• _Work instruction_: Everything from the line containing "(was 2.36 ns)" through the line containing "(126) (was nand2_1 (648), edfxtp_1 (512), nand3_1 (439))" should be repeated exactly, and nothing else from the data.

• _Exercise materials_:
**src/rtl/particle_pool_update_assert.svh**
```systemverilog
// Assertion helpers; clk and arst_n come from the including module.
`ifndef PARTICLE_POOL_UPDATE_ASSERT_SVH
`define PARTICLE_POOL_UPDATE_ASSERT_SVH

// Implication checked on every rising clock edge outside reset.
`define PPU_ASSERT_IMPL(lbl, ante, cons, msg) \
	lbl: assert property (@(posedge clk) disable iff (!arst_n) (ante) |-> (cons)) \
		else $error(msg);

// Implication with the consequent checked in the following cycle.
`define PPU_ASSERT_NEXT(lbl, ante, cons, msg) \
	lbl: assert property (@(posedge clk) disable iff (!arst_n) (ante) |=> (cons)) \
		else $error(msg);

`endif

```
**src/rtl/ppu_ram.sv**
```systemverilog
module ppu_ram #(
	parameter int WIDTH = 8,
	parameter int DEPTH = 64
) (
	input logic clk,
	input logic we,
	input logic [$clog2(DEPTH)-1:0] waddr,
	input logic [WIDTH-1:0] wdata,
	input logic [$clog2(DEPTH)-1:0] raddr,
	output logic [WIDTH-1:0] rdata
);
	logic [WIDTH-1:0] mem_q [DEPTH];

	always_ff @(posedge clk) begin
		if (we) begin
			mem_q[waddr] <= wdata;
		end
		rdata <= mem_q[raddr];
	end
endmodule

```
**config.mk**
```make
export PLATFORM = sky130hd
export DESIGN_NAME = ppu_ram
export DESIGN_NICKNAME = d
export VERILOG_FILES = /design/src/rtl/particle_pool_update_assert.svh /design/src/rtl/ppu_ram.sv
export SDC_FILE = /design/constraint.sdc
export NUM_CORES = 1
export LEC_CHECK = 0
export ABC_AREA = 1
export BUFFER_PORTS_ARGS = -buffer_cell sky130_fd_sc_hd__buf_4
export CORE_MARGIN = 3
export CORE_UTILIZATION = 47
export CTS_CLUSTER_DIAMETER = 50
export CTS_CLUSTER_SIZE = 8
export DETAILED_ROUTE_END_ITERATION = 7
export GPL_ROUTABILITY_DRIVEN = 0
export MAX_ROUTING_LAYER = met4
export PLACE_DENSITY_LB_ADDON = 0.2
export SYNTH_ARGS = -nofsm -noshare
export SYNTH_HDL_FRONTEND = slang
export SYNTH_SLANG_ARGS = --single-unit
export TNS_END_PERCENT = 10
```
**constraint.sdc**
```tcl
create_clock -name clk -period 4.6 [get_ports clk]
set_clock_uncertainty 0.1 [all_clocks]
set_input_delay 0.92 -clock clk [delete_from_list [all_inputs] [get_ports clk]]
set_output_delay 0.92 -clock clk [all_outputs]
set_load 0.01 [all_outputs]
```
## Yosys cells after proc, flatten, opt, wreduce, memory -nomap -nowiden

Memories as Yosys holds them, arrays and structs flattened. A register that Yosys moved wholly into a read port is not among the register bits.
Cells that the tools add are included.

- Multiplexer cells: 2

Operators by type and width:

| cell | number |
|---|---|
| $mux W1 | 2 |

- Output and inout port bits: 8
- Memories kept: 1
- RAM bits: 512
- Flip-flop bits (word level): 0
- Logic and storage cells: 3

Memory list:

| memory | depth | bits a word | rd ports | clocked after Yosys merged registers in | write ports | line | RTL |
|---|---|---|---|---|---|---|---|
| mem_q | 64 | 8 | 1 | 1 | 1 | ppu_ram.sv:12 | `logic [WIDTH-1:0] mem_q [DEPTH];` |

## Logic depth before layout (Yosys ltp)

Gate-level depths: netlist of the first run.

- Depth after elaboration: 2
- Depth in mapped cells: 12
- Gate-level depth less buffers: 9

## Worst setup path before layout of the first run

OpenSTA, ideal clock, no wires.

- Path type: input port to flip-flop
- Start point: input we
- End point: memory mem_q[48][0] (enable)
- Stages on the path: 3
- Arrival time: 2.291 ns
- Data required time: 4.105 ns
- Setup time: 0.395 ns
- Path slack: 1.814 ns
- Path through: clkbuf_1 nand4_1 nor4_1

- Cells in the longest elaborated chain, start to end: 2

RTL lines:

| element | line | RTL |
|---|---|---|
| from (decl) | ppu_ram.sv:6 | `input logic we,` |
| $mux W1 | ppu_ram.sv:15 | `if (we) begin` |
| $mux W1 (not written as such) | ppu_ram.sv:16 | `mem_q[waddr] <= wdata;` |
| to (decl) | ppu_ram.sv:12 |  |

Every way passes these cells.

==> key figures, run 1 <==
Logic synthesis
  – Synthesized area per cell: 11.8 sq um
  – Syn Std Cell Area: 21300 sq um
  – Yosys warning count: 0
  – Distinct cells, synth: 16
  – Cells taking the most area after synthesis: edfxtp_1 (72%), nand2_1 (11%), nand3_1 (10%)
  – Synth Register Bits: 520
  – Syn Nets: roughly 1800
  – Sequential-to-total area share from yosys stat: 0.728
  – Synth Instances: 1805
  – Top cell type by total area after synthesis: edfxtp_1
  – Synth top area share: 0.720

Worst setup path
  – Startpoint types: input port
  – Req. time, crit path: approximately 5.0 ns
  – Crit Path Class: in -> reg
  – Worst Setup End Kind: flip-flop
  – CP Data Arrival Time: 3.24 ns
  – Worst Path Max Fanout: 117

Power
  – Clock Power Share: 0.464
  – Pwr dens: 458 nW/um^2
  – Power Internal: 8580 uW
  – Gate power share: 0.055
  – Sw power: between 2000 and 2500 uW
  – IR drop worst, VDD: 0.000341 V
  – Sequential share of power: 0.481
  – Pleak: 0.00860 uW
  – Total design power: between 10000 and 15000 uW
  – Switch share: 0.218

Clock tree
  – Clock Tree Root: clkbuf_16
  – CTS sink cnt: 520
  – CTS Buffer Depth: 3
  – CTS tree: yes
  – Post-CTS setup repair buffer count: 0
  – Worst skew pair latency: 0.59 ns
  – Total CTS buffers: between 70 and 80
  – CTS H-tree lvls: 3
  – Clk slew on worst S/H paths: around 0.05 ns
  – Cts-stage hold buffer count: 0
  – Post-CTS Resized: 0

Floorplanning
  – Ports: 30
  – DIE AREA: ~48000 sq um
  – Chip width: approximately 220 um
  – Initial Util: 0.479
  – Core Rows: 77
  – Core Area: roughly 45000 sq um
  – Die Y: 219 um

Global routing
  – First-pass GRT wire length: 79900 um
  – GRT met1 Usage: 0.321
  – GRT Overall Usage: 0.229
  – GR Overflow Total: 0
  – Busiest grt layer: met2
  – Met3 usage: 0.0446
  – M2 GR Usage: 0.343
  – Initial antenna violation count: 0
  – Vias in the first global route: 13100
  – Largest net degree at the start of global routing: 118

Worst hold path
  – Hold crit path type: in -> reg

Final layout
  – Core Util, Final: 0.538
  – Fillers: 3800
  – Area of the multi-input gates: 4950 sq um
  – ANT cells: 0
  – Area growth from synthesis to layout: 12.3%
  – Fraction of layout cells with a size suffix above 1: 0.0782
  – Fin nets: 1849
  – Register area: approximately 16000 sq um
  – Post-Layout Cell Count: 2459

STA
  – Final TNS setup: 0 ns
  – # setup viols final: 0
  – Worst-Margin Slew: 1.02 ns
  – Final period utilization: 0.615
  – Fmax: 0.354 GHz
  – Worst rel slew slack: 0.318
  – Post-layout min period: about 2.8 ns
  – RSZ-0062 raised after global routing: false
  – Fin. max-slew vios: 0
  – WHS: 0.555 ns
  – Final Hold Fails: 0

Run status
  – Outcome: finished, final reports clean

Routing
  – Final ANT Viol Nets: 0
  – Drt pass-1 iters: 6
  – Drt initial violations: 1337
  – Via count: 13700
  – DR WL/cell: 21.3 um
  – DRC viols: 0
  – Routed WL: 52500 um
  – Vias per cell: 5.56

Place
  – IO Port Bufs: 29
  – Dpl cells: 2341
  – HPWL after DPL: 28800 um

Run
  – MaxCap Viol Count: 0
-- metal layers --
| metal | part of all wire | up-vias | wire, um |
|---|---|---|---|
| met5 | 0 | - | 0 |
| met4 | 0.028 | 0 | 1450 |
| met3 | 0.069 | 112 | 3610 |
| met2 | 0.46 | 445 | 24200 |
| met1 | 0.44 | 6705 | 23200 |
| li1 | - | 6398 | - |
-- per-stage QoR --
stage / setup slack, ns / cell area (sq um)
2_1_floorplan: 1.81 / 21300
3_3_place_gp: 1.26 / 21800
3_5_place_dp: 1.26 / 21800
4_1_cts: 1.88 / 24000
5_1_grt: 1.71 / 24000
6_report: 1.77 / 24000
-- logic make-up (layout without fill, tap and decap cells) --
logic type	Yosys count	count (layout)	synth area share
flip-flops	520	520	0.728
AND/OR/NAND/NOR	1160	1160	0.232
buffers and inverters	125	187	0.0402
-- sequential cells by signal (all words and copies together) (netlist names) --
name   flops
mem_q    512
rdata      8
-- cells in the mapped netlist --
| cell | count |
|---|---|
| dfxtp_1 | 8 |
| nand3_1 | 439 |
| buf_6 | 35 |
| buf_1 | 10 |
| edfxtp_1 | 512 |
| buf_4 | 14 |
| nand2_1 | 648 |
| buf_8 | 2 |
| inv_1 | 10 |
| clkbuf_1 | 15 |
| nor4_1 | 8 |
| inv_6 | 1 |
| nor2_1 | 56 |
| nand4_1 | 9 |
| inv_2 | 1 |
| buf_2 | 37 |
-- final timing paths --
| path | to | slack, ns | cells after the start | start |
|---|---|---|---|---|
| worst max-delay path | rdata[6] | 1.77 | 11 | raddr[0] |
| worst min-delay path | rdata[2] | 0.55 | 3 | raddr[5] |
| worst max register to register | rdata[6] | 3.07 | 8 | mem_q[7][6] |
| worst min register to register | rdata[1] | 0.74 | 8 | mem_q[9][1] |
-- area by class of cell --
type                            count  area share
Inverter                           12     0.00230
Clock buffer                      111      0.0875
Tap cell                          592      0.0309
Multi-Input combinational cell   1160       0.206
Timing Repair Buffer               57      0.0202
Clock inverter                      7     0.00402
Sequential cell                   520       0.649
-- critical path, cell delays in order --
cell and delay [ns]:
clkbuf_8 0.25, inv_8 0.63, buf_4 0.42, nand2_1 0.09, nand3_1 0.11, nand3_1 0.09
nand2_1 0.11, nand2_1 0.06, nand3_1 0.08, nand3_1 0.19, nand2_1 0.17
-- power groups by stage --
stage / Clock (uW) / Combinational, uW / Sequential [uW]
floorplan: 0 / 369 / 5360
global placement: 0 / 599 / 5360
detailed placement: 0 / 605 / 5360
CTS: 5180 / 606 / 5270
global route: 5400 / 665 / 5270
finish: 5100 / 603 / 5280
-- cell usage in the layout (no fill, tap or decap) --
master	count
clkbuf_1	32
nand2_1	648
inv_2	1
buf_12	4
nand3_1	439
inv_8	1
inv_1	9
clkbuf_16	79
inv_4	1
nor4_1	8
clkinv_8	2
clkbuf_8	1
bufinv_16	1
clkinv_4	1
dfxtp_1	8
nand4_1	9
buf_4	52
clkinvlp_4	1
nor2_1	56
edfxtp_1	512
inv_6	2
No activity file was read; power rests on OpenSTA's default activity.
==> run 2, diff against run 1 <==
Clock period 4.6 ns to 2.8 ns, I/O delays scaled along.
==> key figures, run 2 (synthesis gave the netlist of run 1 again) <==
Place
  – Pre-CTS WS: 0.313 ns (was 1.26 ns)
  – HPWL after DPL: 30800 um (was 28800 um)
  – IO Port Bufs: 29 (unchanged)

Final layout
  – Area growth from synthesis to layout: 14.8% (was 12.3%)
  – Largest regs: mem_q: 512 flops, rdata: 8 flops (unchanged)
  – Fraction of layout cells with a size suffix above 1: 0.112 (was 0.0782)
  – Most frequent cells in the layout: nand2_1 (648), edfxtp_1 (512), nand3_1 (439) (unchanged)
  – Largest register FFs: 512 (unchanged)
  – Fillers: 3744 (was 3800)
  – Commonest non-fill, non-tap cell in the layout: nand2_1 (unchanged)
  – Reg with most FFs: mem_q (unchanged)
  – Fin nets: 1924 (was 1849)

Worst hold path
  – Worst hold path depth: 3 (unchanged)
  – Hold worst-path end: rdata[6] (was rdata[2])
  – Critical hold path startpoint: raddr[5] (unchanged)
  – Hold crit path type: in -> reg (unchanged)

STA
  – Final TNS setup: 0 ns (unchanged)
  – Fmax: roughly 0.51 GHz
  – Final Hold Fails: 0 (unchanged)
  – Post-layout min period: just under 2 ns
  – # setup viols final: 0 (unchanged)
  – Final WS setup: 0.852 ns (was 1.77 ns)
  – Worst-Margin Slew: 0.808 ns (was 1.02 ns)
  – RSZ-0062 raised after global routing: false (unchanged)
  – Worst rel slew slack: 0.461 (was 0.318)
  – Fin. max-slew vios: 0 (unchanged)
  – Final period utilization: 0.696

Clock tree
  – Post-CTS setup repair buffer count: 0 (unchanged)
  – Worst skew pair latency: 0.59 ns (about the same)
  – Post-CTS Resized: 0 (unchanged)
  – Cts-stage hold buffer count: 0 (unchanged)
  – CTS tree: yes (unchanged)
  – CTS sink cnt: 520 (unchanged)
  – Total CTS buffers: 75 (was 76)
  – CTS Buffer Depth: 3 (unchanged)
  – Clock Tree Root: clkbuf_16 (unchanged)
  – CTS H-tree lvls: 3 (unchanged)
  – Clk slew on worst S/H paths: 0.05 ns (about the same)

Power
  – Switch share: 0.216 (was 0.218)
  – Pwr dens: 725 nW/um^2 (was 458 nW/um^2)
  – Sequential share of power: 0.488 (was 0.481)
  – IR drop worst, VDD: 0.000454 V (was 0.000341 V)
  – Pleak: 0.00899 uW (was 0.00860 uW)
  – Clock Power Share: 0.454 (was 0.464)
  – Power Internal: 13900 uW (was 8580 uW)
  – Sw power: 3830 uW (was 2390 uW)
  – Gate power share: 0.058 (was 0.055)

Global routing
  – First-pass GRT wire length: 83900 um (was 79900 um)
  – Largest net degree at the start of global routing: 110 (was 118)
  – Initial antenna violation count: 2 (was 0)
  – Vias in the first global route: 13900 (was 13100)
  – GRT Overall Usage: 0.239 (was 0.229)
  – GR Overflow Total: 0 (unchanged)

Worst setup path
  – Worst Setup End Kind: flip-flop (unchanged)
  – Largest stage delay, worst path: 0.33 ns (was 0.63 ns)
  – CP Data Arrival Time: 2.36 ns (was 3.24 ns)
  – Startpoint types: input port (unchanged)
  – Cell breakdown of the critical path: clkbuf_8 -> buf_12 -> buf_12 -> nand2_1 -> nand3_1 -> nand3_1 -> nand2_1 -> nand2_1 -> nand3_1 -> nand3_1 -> nand2_1 (was clkbuf_8 -> inv_8 -> buf_4 -> nand2_1 -> nand3_1 -> nand3_1 -> nand2_1 -> nand2_1 -> nand3_1 -> nand3_1 -> nand2_1)
  – Worst Path Max Fanout: 70 (was 117)
  – R2R cell count: 8 (unchanged)
  – Req. time, crit path: 3.21 ns (was 5.02 ns)
  – Crit Path Class: in -> reg (unchanged)
  – Slowest cell on crit path: buf_12 (was inv_8)
  – R2R Path End: rdata[7] (was rdata[6])
  – R2r startpoint: mem_q[51][7] (was mem_q[7][6])
  – Reg2Reg Setup Slack: 1.31 ns (was 3.07 ns)

Routing
  – Wire length on met3: 3650 um (was 3610 um)
  – Routed WL: 54200 um (was 52500 um)
  – DRC viols: 0 (unchanged)
  – Vias per cell: 5.55 (was 5.56)
  – Final ANT Viol Nets: 0 (unchanged)
  – Via count: 14000 (was 13700)
  – Top Layer Used: met4 (unchanged)
  – Drt initial violations: 1457 (was 1337)
  – Drt pass-1 iters: 5 (was 6)
  – DR WL/cell: 21.5 um (was 21.3 um)
  – Metal-1 WL: 23100 um (was 23200 um)
  – Met2 wire len: 25400 um (was 24200 um)

Floorplanning
  – DIE AREA: 48000 sq um (unchanged)
  – Ports: 30 (unchanged)
  – Core Area: 44500 sq um (unchanged)
  – Die Y: 219 um (unchanged)
  – Initial Util: 0.479 (unchanged)
  – Chip width: 219 um (unchanged)
  – Core Rows: 77 (unchanged)

Run status
  – Outcome: finished, final reports clean (unchanged)

Run
  – MaxCap Viol Count: 0 (unchanged)
[run 2: cell count changes in the layout (fill, tap and decap cells not counted)]
cell,change
clkinv_1,+2
clkbuf_1,-11
buf_12,+7
inv_6,-1
clkinvlp_4,-1
clkinv_4,-1
buf_4,+69
diode_2,+2
clkinv_8,-2
clkinv_2,+1
bufinv_16,-1
[run 2: per-layer routing]
| layer | up-vias | track usage |
|---|---|---|
| met5 | - | - |
| met3 | 132 | 0.0356 |
| met4 | 0 | 0.0920 |
| met1 | 6801 | 0.325 |
| met2 | 537 | 0.368 |
| li1 | 6536 | - |
[run 2: final cells by class]
| type | instances | area [sq um] | area share |
|---|---|---|---|
| sequential | 520 | 15500 | 0.634 |
| multi-input combinational | 1160 | 4950 | 0.202 |
| clock buffer | 100 | 2060 | 0.0839 |
| timing repair buffer | 133 | 1140 | 0.0466 |
| tap | 592 | 741 | 0.0302 |
| inverter | 12 | 55.1 | 0.00225 |
| clock inverter | 4 | 21.3 | 0.000868 |
| antenna | 2 | 5.00 | 0.000204 |
[run 2: through the flow]
stage,utilization,instance area (sq um),cells,hold slack [ns],total power [uW]
final,0.550,24500,2523,0.237,17800
after detailed placement,0.504,22400,2417,0.702,9850
after global placement,0.504,22400,2417,0.706,9840
after floorplan,-,21300,1805,0.559,9410
after global routing,0.550,24500,2523,0.206,18300
after CTS,0.550,24500,2521,0.197,17900
[run 2: power by group through the flow]
stage / registers [uW] / clock network (uW) / logic (uW)
floorplan: 8800 / 0 / 605
global placement: 8810 / 0 / 1030
detailed placement: 8810 / 0 / 1030
CTS: 8670 / 8200 / 1040
global route: 8660 / 8550 / 1140
finish: 8670 / 8070 / 1030
[run 2: worst max path at each step]
stage	startpoint	to	slack, ns	cells after the start
after floorplan	we	mem_q[48][0]	0.37	3
after global placement	raddr[1]	rdata[4]	0.30	10
after detailed placement	raddr[0]	rdata[2]	0.31	11
after CTS	rdata[7]	rdata[7]	0.90	1
after global routing	raddr[0]	rdata[5]	0.74	11
final	raddr[0]	rdata[5]	0.85	11
[run 2: critical path, delay by kind of cell]
family | cells | cell delay [ns]
simple gates | 8 | 0.96
buf+inv | 3 | 0.76
==> run 3, diff against run 2 <==
Settings changed: ABC_AREA 1 to 0.
Clock period 2.8 ns to 1.55 ns, I/O delays scaled along.
==> key figures, run 3 <==
Worst setup path
  – R2R cell count: 5 (was 8)
  – Crit Path Class: reg -> reg (was in -> reg)
  – Req. time, crit path: 1.90 ns (was 3.21 ns)
  – Worst Setup End Kind: flip-flop (unchanged)
  – Worst Path Max Fanout: 1 (was 70)
  – Slowest cell on crit path: mux4_2 (was buf_12)
  – Largest stage delay, worst path: 0.49 ns (was 0.33 ns)
  – Cell breakdown of the critical path: mux4_2 -> mux2_4 -> o221a_4 -> nor3_4 -> o32ai_1 (was clkbuf_8 -> buf_12 -> buf_12 -> nand2_1 -> nand3_1 -> nand3_1 -> nand2_1 -> nand2_1 -> nand3_1 -> nand3_1 -> nand2_1)
  – Startpoint types: flip-flop (was input port)
  – CP Data Arrival Time: 2.32 ns (was 2.36 ns)

Final layout
  – Area of the multi-input gates: 4560 sq um (was 4950 sq um)
  – Largest register FFs: 512 (unchanged)
  – Largest regs: mem_q: 512 flops, rdata: 8 flops (unchanged)
  – Area growth from synthesis to layout: 22.7% (was 14.8%)
  – Register area: 15500 sq um (about the same)
  – Fin nets: 1202 (was 1924)
  – Commonest non-fill, non-tap cell in the layout: edfxtp_1 (was nand2_1)
  – Fin area: 24700 sq um (was 24500 sq um)
  – Reg with most FFs: mem_q (unchanged)
  – Fillers: 3006 (was 3744)
  – Fraction of layout cells with a size suffix above 1: 0.386 (was 0.112)
  – Most frequent cells in the layout: edfxtp_1 (512), buf_4 (192), mux4_2 (126) (was nand2_1 (648), edfxtp_1 (512), nand3_1 (439))
  – ANT cells: 0 (was 2)

Logic synthesis
  – Synth Register Bits: 520 (unchanged)
  – Syn Nets: 962 (was 1827)
  – Synth top cells by count: edfxtp_1 (512), mux4_2 (126), nor2_1 (83) (was nand2_1 (648), edfxtp_1 (512), nand3_1 (439))
  – EDFF count, synth: 512 (unchanged)
  – Ys async rst share: 0 (unchanged)
  – Top cell type by total area after synthesis: edfxtp_1 (unchanged)
  – Sequential-to-total area share from yosys stat: 0.770 (was 0.728)
  – Cells taking the most area after synthesis: edfxtp_1 (76%), mux4_2 (14%), nor2_1 (1.5%) (was edfxtp_1 (72%), nand2_1 (11%), nand3_1 (10%))
  – Synth top area share: 0.762 (was 0.720)
  – Synthesized area per cell: 21.5 sq um (was 11.8 sq um)
  – Syn Std Cell Area: 20200 sq um (was 21300 sq um)
  – Yosys warning count: 0 (unchanged)
  – Synth Instances: 940 (was 1805)
  – Most frequent cell after synthesis: edfxtp_1 (was nand2_1)
  – Predominant post-synthesis flop cell: edfxtp_1 (unchanged)
  – Distinct cells, synth: 40 (was 16)

Worst hold path
  – Worst hold path depth: 1 (was 3)
  – Hold crit path type: in -> reg (unchanged)

STA
  – Worst rel slew slack: 0.504 (was 0.461)
  – RSZ-0062 raised after global routing: true (was false)
  – Final period utilization: 1.27
  – # setup viols final: 9 (was 0)
  – Worst-Margin Slew: 0.744 ns (was 0.808 ns)
  – Final Hold Fails: 0 (unchanged)
  – Post-layout min period: 1.98 ns
  – Final WS setup: -0.426 ns (was 0.852 ns)
  – Fin. max-slew vios: 0 (unchanged)
  – Fmax: slightly above 0.5 GHz

Floorplanning
  – Chip width: 213 um (was 219 um)
  – Core Area: 42100 sq um (was 44500 sq um)
  – Ports: 30 (unchanged)
  – DIE AREA: 45400 sq um (was 48000 sq um)
  – Die Y: 213 um (was 219 um)
  – Initial Util: 0.479 (about the same)
  – Core Rows: 75 (was 77)

Global routing
  – GRT Overall Usage: 0.221 (was 0.239)
  – Vias in the first global route: 10700 (was 13900)
  – First-pass GRT wire length: 69800 um (was 83900 um)
  – GR Overflow Total: 0 (unchanged)
  – Initial antenna violation count: 0 (was 2)
  – Largest net degree at the start of global routing: 65 (was 110)

Clock tree
  – Total CTS buffers: 75 (unchanged)
  – CTS sink cnt: 520 (unchanged)
  – Post-CTS setup repair buffer count: 0 (unchanged)
  – Clk slew on worst S/H paths: 0.05 ns (about the same)
  – CTS H-tree lvls: 3 (unchanged)
  – Worst skew pair latency: 0.58 ns (was 0.59 ns)
  – CTS tree: yes (unchanged)
  – CTS Buffer Depth: 3 (unchanged)
  – Clock Tree Root: clkbuf_16 (unchanged)

Routing
  – Routed WL: 46700 um (was 54200 um)
  – Via count: 10200 (was 14000)
  – Drt initial violations: 820 (was 1457)
  – Vias per cell: 5.81 (was 5.55)
  – DR WL/cell: 26.6 um (was 21.5 um)
  – Final ANT Viol Nets: 0 (unchanged)
  – Drt pass-1 iters: 5 (unchanged)
  – DRC viols: 0 (unchanged)

Run status
  – Outcome: finished with violations (was finished, final reports clean)
  – Violated checks: negative setup slack

Power
  – Pleak: 0.00819 uW (was 0.00899 uW)
  – Total design power: 32100 uW (was 17800 uW)
  – Pwr dens: 1300 nW/um^2 (was 725 nW/um^2)
  – IR drop worst, VDD: 0.00117 V (was 0.000454 V)

Place
  – Placed Area: 22500 sq um (was 22400 sq um)
  – IO Port Bufs: 29 (unchanged)
  – HPWL after DPL: 29700 um (was 30800 um)

Run
  – MaxCap Viol Count: 0 (unchanged)
-- run 3: what timing repair did --
item | 4_1_cts | 5_1_grt
gates resized for setup | 31 | 7
setup endpoints to repair | 15 | 9
hold buffers | 1 | 0
pin swaps | 7 | 2
hold endpoints to repair | 4 | 0
-- run 3: final timing paths --
path / start / end / slack (ns)
setup / recovery: mem_q[29][6] / rdata[6] / -0.43
hold / removal: wdata[6] / mem_q[54][6] / 0.18
setup reg to reg: mem_q[29][6] / rdata[6] / -0.43
hold reg to reg: mem_q[22][0] / rdata[0] / 0.75
-- run 3: kinds of logic after synthesis --
logic type | count (synthesis) | share of synthesized area
DFF | 520 | 0.770
muxes | 162 | 0.159
and+or+nand+nor | 153 | 0.0339
AOI/OAI and AO/OA | 54 | 0.0207
buffers and inverters | 51 | 0.0157
-- run 3: layer usage --
metal  vias to the layer above  global-route usage  share of wire
met5                         -                   -              0
met4                         0              0.0722          0.023
met3                        67              0.0336          0.053
met2                       315               0.350           0.50
met1                      5405               0.301           0.43
li1                       4407                   -              -
-- run 3: final cells by class --
cell class / instances / share of cell area
timing repair buffer: 214 / 0.0750
multi-input combinational: 369 / 0.184
sequential: 520 / 0.628
tap: 539 / 0.0273
clock inverter: 7 / 0.00410
clock buffer: 105 / 0.0813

• _Written response_:
  – CP Data Arrival Time: 2.32 ns (was 2.36 ns)

Final layout
  – Area of the multi-input gates: 4560 sq um (was 4950 sq um)
  – Largest register FFs: 512 (unchanged)
  – Largest regs: mem_q: 512 flops, rdata: 8 flops (unchanged)
  – Area growth from synthesis to layout: 22.7% (was 14.8%)
  – Register area: 15500 sq um (about the same)
  – Fin nets: 1202 (was 1924)
  – Commonest non-fill, non-tap cell in the layout: edfxtp_1 (was nand2_1)
  – Fin area: 24700 sq um (was 24500 sq um)
  – Reg with most FFs: mem_q (unchanged)
  – Fillers: 3006 (was 3744)
  – Fraction of layout cells with a size suffix above 1: 0.386 (was 0.112)
  – Most frequent cells in the layout: edfxtp_1 (512), buf_4 (192), mux4_2 (126) (was nand2_1 (648), edfxtp_1 (512), nand3_1 (439))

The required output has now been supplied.